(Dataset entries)
▼▼▼

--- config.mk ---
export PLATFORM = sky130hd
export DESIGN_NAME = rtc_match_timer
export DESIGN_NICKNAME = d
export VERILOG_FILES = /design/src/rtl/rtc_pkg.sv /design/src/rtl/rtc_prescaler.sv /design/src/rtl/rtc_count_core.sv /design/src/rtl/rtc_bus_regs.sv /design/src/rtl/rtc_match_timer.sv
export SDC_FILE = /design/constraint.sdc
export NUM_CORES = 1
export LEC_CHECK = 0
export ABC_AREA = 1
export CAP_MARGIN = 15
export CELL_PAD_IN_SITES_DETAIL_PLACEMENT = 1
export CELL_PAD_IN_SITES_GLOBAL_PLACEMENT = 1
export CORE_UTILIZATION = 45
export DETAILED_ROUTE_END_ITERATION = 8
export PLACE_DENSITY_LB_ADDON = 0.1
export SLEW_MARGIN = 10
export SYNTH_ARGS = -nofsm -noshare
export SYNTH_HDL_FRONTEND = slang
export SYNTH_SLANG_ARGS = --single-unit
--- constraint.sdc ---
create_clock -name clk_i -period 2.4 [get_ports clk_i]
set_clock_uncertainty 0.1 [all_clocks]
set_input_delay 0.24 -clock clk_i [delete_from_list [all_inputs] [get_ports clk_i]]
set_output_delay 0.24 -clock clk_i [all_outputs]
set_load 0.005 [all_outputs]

▲▲▲
▼▼▼

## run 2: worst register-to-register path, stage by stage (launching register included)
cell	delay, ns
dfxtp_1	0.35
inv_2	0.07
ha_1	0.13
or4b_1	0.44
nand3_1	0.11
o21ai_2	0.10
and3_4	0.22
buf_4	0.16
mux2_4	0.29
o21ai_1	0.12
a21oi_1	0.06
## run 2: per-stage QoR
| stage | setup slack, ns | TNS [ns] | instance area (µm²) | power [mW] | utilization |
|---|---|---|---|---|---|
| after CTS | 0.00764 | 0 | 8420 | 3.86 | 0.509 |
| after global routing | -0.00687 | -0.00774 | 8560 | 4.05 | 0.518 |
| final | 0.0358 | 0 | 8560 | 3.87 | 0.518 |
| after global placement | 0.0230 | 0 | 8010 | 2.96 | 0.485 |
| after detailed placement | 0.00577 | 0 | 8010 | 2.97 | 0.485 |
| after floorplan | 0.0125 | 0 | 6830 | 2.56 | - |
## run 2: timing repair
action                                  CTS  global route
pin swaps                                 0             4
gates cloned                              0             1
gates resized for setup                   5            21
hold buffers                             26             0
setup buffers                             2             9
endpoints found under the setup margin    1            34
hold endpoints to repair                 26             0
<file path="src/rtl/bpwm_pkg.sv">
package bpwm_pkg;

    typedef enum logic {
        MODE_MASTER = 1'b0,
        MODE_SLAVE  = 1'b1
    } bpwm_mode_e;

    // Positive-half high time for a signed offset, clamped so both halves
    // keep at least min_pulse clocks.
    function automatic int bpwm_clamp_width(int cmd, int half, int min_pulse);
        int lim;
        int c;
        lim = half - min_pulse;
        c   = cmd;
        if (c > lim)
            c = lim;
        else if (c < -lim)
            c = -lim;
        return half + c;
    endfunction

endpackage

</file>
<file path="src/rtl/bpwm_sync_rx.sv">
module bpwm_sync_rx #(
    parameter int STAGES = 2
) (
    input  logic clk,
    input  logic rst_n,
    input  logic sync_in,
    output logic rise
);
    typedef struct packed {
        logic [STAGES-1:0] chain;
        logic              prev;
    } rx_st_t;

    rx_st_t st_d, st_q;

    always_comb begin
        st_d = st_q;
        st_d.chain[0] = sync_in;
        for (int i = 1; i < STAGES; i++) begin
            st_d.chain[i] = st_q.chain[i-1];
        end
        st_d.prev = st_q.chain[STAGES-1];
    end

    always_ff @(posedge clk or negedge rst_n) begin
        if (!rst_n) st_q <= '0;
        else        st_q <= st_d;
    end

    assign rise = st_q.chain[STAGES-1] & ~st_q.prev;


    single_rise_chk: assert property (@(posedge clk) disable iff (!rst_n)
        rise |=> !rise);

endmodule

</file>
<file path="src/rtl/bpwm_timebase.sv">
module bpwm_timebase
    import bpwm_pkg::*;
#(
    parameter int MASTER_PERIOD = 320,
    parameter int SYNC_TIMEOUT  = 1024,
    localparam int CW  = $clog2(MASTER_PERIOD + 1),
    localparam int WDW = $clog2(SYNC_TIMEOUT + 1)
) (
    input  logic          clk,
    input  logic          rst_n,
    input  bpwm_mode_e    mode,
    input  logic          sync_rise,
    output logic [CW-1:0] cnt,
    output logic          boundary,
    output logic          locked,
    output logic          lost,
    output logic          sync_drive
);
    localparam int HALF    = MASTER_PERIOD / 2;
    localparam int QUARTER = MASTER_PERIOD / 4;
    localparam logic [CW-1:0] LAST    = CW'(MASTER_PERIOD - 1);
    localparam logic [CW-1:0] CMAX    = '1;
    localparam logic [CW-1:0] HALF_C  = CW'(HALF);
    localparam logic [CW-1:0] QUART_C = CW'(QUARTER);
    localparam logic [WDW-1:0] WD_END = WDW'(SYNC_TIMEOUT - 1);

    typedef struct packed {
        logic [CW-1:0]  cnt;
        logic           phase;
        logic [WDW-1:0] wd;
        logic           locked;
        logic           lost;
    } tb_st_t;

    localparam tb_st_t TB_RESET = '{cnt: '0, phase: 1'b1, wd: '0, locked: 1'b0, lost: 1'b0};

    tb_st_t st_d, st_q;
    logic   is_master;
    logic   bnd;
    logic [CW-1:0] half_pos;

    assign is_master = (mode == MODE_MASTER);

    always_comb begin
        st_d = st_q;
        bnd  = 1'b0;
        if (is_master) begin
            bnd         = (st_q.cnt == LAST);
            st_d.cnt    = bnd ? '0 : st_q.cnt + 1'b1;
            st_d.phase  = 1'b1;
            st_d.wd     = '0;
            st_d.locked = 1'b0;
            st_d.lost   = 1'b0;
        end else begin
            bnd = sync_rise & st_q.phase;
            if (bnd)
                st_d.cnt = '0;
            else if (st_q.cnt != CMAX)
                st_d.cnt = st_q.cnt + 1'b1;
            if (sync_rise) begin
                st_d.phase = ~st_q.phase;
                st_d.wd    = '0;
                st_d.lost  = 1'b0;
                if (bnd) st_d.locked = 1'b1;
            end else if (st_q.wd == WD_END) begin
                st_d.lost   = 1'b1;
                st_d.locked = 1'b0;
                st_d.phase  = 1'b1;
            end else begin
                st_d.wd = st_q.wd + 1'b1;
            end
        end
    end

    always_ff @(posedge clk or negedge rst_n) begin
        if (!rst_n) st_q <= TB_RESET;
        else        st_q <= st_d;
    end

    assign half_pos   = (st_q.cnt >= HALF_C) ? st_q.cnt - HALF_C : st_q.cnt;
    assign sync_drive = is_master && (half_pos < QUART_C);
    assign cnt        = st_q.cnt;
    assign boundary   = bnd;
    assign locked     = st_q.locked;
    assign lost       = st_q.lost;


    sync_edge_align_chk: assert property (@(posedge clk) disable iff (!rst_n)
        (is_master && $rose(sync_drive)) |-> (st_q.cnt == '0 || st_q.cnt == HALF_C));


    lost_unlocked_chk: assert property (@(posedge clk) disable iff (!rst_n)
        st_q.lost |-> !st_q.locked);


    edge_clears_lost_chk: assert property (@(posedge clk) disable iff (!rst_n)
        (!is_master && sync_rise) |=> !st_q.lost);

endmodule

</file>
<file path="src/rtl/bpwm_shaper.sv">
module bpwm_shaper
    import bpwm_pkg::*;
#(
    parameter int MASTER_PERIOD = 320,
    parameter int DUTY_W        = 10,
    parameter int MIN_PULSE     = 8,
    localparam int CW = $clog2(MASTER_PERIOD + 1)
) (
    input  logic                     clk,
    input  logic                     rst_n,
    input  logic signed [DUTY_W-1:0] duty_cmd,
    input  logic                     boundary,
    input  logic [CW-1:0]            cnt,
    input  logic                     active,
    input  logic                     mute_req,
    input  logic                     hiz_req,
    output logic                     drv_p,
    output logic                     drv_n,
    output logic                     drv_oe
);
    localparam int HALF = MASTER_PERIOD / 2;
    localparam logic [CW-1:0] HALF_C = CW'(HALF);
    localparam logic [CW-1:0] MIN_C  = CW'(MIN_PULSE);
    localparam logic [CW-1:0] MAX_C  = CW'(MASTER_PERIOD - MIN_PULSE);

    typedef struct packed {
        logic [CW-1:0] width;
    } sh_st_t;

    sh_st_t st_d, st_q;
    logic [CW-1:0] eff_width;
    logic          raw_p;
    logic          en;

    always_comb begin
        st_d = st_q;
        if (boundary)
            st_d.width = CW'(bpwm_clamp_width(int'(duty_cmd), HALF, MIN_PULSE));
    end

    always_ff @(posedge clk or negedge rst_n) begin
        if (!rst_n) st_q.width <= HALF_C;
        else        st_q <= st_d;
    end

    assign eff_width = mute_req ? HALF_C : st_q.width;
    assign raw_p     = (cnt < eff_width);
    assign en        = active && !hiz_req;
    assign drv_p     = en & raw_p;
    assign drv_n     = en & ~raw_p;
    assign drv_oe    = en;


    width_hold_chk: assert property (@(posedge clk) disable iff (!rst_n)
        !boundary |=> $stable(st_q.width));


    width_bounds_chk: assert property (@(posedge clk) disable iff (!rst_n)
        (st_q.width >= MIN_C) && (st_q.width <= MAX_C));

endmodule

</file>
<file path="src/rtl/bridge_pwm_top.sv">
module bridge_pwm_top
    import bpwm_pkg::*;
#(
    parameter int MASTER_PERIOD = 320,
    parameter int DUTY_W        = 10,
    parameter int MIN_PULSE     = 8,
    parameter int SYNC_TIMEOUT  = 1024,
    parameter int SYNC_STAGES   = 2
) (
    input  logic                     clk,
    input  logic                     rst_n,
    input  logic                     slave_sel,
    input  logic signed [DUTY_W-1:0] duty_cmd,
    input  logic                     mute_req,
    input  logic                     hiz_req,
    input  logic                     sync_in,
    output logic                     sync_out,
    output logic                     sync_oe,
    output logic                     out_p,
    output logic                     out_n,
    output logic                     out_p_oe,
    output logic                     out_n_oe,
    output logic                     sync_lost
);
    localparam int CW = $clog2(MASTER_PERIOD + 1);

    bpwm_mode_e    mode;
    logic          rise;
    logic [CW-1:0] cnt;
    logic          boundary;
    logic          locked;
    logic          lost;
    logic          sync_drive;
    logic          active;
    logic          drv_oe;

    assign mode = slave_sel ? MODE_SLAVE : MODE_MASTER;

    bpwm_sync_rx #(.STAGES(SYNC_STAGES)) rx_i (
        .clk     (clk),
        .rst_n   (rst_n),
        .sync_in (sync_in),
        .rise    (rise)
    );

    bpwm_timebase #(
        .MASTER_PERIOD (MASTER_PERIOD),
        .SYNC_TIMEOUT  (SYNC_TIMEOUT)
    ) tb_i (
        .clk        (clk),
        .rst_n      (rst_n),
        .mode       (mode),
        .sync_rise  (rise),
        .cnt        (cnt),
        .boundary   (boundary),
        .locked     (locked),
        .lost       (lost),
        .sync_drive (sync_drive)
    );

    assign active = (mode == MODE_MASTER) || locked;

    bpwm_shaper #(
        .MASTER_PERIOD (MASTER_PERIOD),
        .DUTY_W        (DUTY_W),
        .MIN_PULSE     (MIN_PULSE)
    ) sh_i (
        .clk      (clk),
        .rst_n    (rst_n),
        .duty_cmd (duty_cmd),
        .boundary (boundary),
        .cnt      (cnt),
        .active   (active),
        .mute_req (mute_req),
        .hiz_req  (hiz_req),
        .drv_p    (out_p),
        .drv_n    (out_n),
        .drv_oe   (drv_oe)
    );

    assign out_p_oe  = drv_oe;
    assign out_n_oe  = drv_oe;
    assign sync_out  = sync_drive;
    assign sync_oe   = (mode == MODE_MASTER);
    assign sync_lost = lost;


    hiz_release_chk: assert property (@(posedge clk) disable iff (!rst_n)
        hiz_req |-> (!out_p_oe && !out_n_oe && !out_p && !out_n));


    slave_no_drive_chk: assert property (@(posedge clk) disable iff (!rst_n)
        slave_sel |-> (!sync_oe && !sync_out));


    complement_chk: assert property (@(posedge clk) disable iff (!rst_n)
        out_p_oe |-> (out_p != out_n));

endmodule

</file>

▲▲▲

== TRY IT ==
Every line with "gates" in it should be copied from the entries above.

== TASK ANSWER ==
gates cloned                              0             1
gates resized for setup                   5            21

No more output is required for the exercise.